What you should do
List all lines in the material below that contain "takes".

Dataset

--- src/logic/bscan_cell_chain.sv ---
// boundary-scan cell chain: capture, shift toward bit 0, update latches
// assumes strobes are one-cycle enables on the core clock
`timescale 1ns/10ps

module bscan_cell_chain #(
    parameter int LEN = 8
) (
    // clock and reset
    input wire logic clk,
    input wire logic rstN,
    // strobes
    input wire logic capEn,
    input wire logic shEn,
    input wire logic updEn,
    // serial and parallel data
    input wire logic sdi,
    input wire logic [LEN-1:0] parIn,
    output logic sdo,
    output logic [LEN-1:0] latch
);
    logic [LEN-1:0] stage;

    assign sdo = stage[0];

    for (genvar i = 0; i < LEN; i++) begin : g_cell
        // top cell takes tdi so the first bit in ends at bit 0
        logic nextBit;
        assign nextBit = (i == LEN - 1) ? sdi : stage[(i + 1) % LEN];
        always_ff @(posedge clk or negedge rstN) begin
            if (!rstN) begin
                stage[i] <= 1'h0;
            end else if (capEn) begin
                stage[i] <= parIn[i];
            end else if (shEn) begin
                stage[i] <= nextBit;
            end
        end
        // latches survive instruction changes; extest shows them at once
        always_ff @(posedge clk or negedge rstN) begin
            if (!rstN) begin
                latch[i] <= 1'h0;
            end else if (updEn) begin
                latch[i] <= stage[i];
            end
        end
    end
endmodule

...

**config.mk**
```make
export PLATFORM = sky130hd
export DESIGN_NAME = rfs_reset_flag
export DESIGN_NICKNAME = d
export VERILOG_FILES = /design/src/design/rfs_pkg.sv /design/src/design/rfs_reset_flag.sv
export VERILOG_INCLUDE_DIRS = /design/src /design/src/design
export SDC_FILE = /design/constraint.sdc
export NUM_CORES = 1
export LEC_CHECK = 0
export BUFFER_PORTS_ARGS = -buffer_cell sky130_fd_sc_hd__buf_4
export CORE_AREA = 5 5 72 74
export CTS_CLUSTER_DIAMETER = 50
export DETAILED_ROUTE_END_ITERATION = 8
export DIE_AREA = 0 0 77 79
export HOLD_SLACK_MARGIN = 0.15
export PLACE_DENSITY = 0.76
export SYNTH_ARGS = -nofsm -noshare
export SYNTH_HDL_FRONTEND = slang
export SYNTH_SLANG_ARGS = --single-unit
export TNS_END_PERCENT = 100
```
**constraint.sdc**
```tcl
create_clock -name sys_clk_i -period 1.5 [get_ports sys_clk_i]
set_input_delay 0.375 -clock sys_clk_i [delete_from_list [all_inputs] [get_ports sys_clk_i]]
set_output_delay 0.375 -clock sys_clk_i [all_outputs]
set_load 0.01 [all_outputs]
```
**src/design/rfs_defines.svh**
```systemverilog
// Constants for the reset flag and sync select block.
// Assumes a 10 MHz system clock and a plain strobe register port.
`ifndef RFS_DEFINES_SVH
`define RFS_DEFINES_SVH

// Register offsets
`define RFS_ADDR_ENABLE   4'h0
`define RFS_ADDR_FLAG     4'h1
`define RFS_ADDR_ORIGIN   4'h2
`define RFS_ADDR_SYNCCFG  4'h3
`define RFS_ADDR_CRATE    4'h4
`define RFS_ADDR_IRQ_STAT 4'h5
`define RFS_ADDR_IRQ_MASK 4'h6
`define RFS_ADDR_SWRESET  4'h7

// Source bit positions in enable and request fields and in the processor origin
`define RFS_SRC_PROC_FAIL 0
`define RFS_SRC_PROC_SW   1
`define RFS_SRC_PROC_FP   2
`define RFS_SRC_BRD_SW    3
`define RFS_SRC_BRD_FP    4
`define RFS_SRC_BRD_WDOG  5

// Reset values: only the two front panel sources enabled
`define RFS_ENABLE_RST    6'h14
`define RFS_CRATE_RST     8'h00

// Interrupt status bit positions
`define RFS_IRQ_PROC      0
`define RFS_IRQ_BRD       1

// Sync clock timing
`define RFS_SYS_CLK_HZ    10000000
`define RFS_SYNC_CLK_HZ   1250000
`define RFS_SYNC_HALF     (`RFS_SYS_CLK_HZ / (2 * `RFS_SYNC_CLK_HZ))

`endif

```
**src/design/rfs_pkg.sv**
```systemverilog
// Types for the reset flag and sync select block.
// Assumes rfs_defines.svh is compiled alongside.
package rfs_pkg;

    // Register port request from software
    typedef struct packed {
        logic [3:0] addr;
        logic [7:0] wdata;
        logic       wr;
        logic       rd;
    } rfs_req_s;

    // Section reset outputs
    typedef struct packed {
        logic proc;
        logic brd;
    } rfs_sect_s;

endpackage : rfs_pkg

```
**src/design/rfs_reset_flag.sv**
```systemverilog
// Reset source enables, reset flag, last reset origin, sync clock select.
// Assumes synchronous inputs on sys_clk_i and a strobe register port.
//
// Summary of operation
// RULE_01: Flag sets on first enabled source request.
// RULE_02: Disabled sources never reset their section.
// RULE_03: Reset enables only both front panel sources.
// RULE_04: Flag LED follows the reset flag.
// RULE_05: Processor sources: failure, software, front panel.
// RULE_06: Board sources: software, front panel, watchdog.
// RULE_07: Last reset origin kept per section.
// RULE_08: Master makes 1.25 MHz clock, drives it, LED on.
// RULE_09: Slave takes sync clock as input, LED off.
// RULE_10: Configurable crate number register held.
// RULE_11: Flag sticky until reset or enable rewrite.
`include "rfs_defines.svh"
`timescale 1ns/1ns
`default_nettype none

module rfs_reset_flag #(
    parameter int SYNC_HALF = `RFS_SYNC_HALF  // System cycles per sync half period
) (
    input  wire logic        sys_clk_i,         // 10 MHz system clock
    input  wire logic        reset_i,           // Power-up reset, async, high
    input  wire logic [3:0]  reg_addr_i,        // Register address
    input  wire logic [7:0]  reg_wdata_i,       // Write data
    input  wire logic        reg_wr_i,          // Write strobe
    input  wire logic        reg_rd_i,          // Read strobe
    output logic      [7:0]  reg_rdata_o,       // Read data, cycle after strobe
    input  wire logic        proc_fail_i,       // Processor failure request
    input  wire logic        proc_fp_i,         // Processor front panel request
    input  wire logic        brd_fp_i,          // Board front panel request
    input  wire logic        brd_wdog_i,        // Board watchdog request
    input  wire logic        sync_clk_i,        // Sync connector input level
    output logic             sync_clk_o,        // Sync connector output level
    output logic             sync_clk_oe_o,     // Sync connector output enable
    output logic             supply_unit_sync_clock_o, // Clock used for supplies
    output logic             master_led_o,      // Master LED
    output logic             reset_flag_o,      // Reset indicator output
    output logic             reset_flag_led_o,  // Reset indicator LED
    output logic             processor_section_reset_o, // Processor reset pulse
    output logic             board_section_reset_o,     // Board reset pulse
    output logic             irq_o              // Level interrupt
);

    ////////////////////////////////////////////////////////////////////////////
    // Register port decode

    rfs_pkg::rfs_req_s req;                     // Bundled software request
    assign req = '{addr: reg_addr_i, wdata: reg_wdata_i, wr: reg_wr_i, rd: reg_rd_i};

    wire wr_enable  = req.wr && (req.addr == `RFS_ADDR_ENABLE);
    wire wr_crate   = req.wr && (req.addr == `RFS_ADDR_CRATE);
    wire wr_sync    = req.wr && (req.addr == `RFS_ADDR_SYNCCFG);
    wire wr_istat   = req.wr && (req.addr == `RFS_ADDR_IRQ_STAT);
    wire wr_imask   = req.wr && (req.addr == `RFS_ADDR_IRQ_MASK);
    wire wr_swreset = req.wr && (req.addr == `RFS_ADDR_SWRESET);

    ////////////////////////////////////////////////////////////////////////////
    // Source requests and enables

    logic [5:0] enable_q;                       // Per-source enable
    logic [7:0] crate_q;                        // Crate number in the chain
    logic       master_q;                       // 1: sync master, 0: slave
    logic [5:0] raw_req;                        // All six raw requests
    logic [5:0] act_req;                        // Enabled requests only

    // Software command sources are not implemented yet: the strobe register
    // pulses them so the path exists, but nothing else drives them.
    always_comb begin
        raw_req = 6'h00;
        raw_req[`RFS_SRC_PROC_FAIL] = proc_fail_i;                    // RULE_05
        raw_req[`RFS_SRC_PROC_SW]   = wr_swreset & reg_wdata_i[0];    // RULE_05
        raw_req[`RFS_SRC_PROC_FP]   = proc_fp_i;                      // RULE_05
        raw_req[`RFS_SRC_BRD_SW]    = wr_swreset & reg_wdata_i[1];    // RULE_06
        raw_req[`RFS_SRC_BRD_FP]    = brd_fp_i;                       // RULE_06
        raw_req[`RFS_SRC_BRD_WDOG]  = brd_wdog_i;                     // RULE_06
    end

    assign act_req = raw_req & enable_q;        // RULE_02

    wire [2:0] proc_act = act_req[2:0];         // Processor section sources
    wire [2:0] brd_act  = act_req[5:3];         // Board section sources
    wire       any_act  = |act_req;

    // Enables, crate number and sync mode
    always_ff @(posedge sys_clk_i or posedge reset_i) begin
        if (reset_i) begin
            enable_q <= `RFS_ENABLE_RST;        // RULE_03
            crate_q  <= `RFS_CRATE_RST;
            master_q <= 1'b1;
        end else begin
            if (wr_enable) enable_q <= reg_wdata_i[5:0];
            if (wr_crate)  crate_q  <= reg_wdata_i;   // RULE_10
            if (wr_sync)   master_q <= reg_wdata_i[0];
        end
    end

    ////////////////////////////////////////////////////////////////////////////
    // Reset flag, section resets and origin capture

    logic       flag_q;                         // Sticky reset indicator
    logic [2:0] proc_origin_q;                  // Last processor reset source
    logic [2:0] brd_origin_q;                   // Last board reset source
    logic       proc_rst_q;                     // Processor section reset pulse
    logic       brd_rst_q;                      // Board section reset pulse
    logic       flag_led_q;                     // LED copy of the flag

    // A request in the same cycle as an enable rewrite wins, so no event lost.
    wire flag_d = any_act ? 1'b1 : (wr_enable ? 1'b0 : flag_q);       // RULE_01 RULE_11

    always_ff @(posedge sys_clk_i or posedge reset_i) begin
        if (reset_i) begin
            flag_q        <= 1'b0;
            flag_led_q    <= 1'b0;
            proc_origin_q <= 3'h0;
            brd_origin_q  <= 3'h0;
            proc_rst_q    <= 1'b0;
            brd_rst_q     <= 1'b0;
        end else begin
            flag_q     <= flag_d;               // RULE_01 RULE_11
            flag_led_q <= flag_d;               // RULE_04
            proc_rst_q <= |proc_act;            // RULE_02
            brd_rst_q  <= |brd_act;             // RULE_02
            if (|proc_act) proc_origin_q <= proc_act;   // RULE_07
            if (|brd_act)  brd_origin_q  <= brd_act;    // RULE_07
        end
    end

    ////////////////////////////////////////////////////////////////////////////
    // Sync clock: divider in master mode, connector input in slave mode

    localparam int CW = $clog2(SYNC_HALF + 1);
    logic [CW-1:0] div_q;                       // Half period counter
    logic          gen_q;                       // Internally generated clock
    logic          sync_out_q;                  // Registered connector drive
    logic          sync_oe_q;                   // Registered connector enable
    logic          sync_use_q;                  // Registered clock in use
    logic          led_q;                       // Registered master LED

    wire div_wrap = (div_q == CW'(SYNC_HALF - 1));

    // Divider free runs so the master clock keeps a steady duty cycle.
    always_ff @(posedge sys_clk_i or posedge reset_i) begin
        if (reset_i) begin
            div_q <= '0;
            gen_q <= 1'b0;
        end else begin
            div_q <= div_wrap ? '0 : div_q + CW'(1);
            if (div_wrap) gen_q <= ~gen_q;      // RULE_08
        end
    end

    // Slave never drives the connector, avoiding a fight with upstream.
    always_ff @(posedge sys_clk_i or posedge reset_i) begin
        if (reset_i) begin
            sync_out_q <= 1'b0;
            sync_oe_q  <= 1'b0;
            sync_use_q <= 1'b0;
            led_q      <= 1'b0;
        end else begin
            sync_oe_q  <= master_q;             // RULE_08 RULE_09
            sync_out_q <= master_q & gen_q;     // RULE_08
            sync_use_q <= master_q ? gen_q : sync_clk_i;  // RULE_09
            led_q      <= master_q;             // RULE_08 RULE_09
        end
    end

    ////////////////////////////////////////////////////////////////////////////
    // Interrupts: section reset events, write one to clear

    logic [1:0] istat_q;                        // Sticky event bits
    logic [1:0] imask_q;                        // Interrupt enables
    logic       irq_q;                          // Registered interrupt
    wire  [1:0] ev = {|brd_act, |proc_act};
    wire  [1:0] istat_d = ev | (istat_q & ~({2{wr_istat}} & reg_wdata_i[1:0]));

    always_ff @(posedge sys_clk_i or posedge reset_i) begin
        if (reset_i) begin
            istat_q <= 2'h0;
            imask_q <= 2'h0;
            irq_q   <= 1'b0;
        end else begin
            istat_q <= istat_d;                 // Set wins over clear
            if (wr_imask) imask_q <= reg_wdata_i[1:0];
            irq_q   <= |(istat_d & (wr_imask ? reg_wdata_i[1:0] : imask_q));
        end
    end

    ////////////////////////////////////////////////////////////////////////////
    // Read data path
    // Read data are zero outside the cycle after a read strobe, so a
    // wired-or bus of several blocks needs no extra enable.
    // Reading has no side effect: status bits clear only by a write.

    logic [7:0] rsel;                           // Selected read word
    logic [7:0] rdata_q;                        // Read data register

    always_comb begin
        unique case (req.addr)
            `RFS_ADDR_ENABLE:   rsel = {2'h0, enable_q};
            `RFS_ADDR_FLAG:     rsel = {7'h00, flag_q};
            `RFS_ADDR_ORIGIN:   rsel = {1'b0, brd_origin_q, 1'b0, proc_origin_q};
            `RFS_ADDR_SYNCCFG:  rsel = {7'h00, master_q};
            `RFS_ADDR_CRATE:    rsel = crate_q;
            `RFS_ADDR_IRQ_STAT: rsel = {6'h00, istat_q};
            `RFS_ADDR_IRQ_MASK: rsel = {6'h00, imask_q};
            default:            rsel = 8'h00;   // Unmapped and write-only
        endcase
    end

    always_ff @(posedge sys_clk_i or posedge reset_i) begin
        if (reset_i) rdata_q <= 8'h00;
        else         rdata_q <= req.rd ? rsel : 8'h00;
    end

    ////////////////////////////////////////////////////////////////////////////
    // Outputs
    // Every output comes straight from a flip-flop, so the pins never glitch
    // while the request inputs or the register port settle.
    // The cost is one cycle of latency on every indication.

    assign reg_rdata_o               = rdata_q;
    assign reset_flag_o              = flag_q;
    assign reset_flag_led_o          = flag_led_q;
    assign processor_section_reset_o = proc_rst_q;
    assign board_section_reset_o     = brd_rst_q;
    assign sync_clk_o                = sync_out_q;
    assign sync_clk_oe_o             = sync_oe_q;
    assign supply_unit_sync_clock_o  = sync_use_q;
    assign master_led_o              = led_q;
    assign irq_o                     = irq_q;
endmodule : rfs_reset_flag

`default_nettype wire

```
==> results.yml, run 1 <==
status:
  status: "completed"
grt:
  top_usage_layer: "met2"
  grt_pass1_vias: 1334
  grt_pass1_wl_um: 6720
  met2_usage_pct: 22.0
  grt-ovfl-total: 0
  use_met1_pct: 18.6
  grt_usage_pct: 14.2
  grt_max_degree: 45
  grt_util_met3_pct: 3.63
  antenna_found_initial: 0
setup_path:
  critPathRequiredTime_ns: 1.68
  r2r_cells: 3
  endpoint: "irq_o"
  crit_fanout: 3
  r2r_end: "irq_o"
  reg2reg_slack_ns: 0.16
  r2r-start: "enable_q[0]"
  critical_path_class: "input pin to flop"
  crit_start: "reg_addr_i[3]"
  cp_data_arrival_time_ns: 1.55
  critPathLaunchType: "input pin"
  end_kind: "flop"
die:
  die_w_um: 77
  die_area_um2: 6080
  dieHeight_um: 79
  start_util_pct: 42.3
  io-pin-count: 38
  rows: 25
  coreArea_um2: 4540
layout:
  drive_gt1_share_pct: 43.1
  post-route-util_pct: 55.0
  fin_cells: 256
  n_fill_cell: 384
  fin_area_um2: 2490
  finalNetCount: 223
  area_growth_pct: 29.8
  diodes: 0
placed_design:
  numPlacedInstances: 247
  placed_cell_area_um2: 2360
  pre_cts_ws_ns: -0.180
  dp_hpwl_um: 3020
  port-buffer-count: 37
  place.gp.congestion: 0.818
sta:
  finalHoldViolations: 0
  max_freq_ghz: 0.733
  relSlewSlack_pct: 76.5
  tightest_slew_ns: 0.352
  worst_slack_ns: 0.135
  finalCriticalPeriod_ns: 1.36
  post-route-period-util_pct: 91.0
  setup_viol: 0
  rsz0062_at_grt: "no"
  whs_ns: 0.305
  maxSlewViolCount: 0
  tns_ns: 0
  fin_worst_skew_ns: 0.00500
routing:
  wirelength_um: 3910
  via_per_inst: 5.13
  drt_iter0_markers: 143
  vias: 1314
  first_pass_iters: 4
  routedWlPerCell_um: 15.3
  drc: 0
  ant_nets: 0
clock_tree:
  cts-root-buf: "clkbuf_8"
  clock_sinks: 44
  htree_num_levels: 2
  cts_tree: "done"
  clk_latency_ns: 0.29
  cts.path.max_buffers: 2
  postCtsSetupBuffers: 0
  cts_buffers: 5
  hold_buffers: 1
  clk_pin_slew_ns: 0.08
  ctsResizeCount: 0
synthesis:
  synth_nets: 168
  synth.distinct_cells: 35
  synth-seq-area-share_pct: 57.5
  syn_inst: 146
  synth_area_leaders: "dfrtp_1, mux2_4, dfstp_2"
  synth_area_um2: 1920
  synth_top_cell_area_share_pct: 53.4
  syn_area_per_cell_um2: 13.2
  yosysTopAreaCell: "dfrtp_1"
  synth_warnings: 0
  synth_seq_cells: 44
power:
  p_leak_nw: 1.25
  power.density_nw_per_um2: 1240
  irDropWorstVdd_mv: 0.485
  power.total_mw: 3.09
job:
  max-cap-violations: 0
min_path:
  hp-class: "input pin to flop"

Exercise answer
        // top cell takes tdi so the first bit in ends at bit 0
// RULE_09: Slave takes sync clock as input, LED off.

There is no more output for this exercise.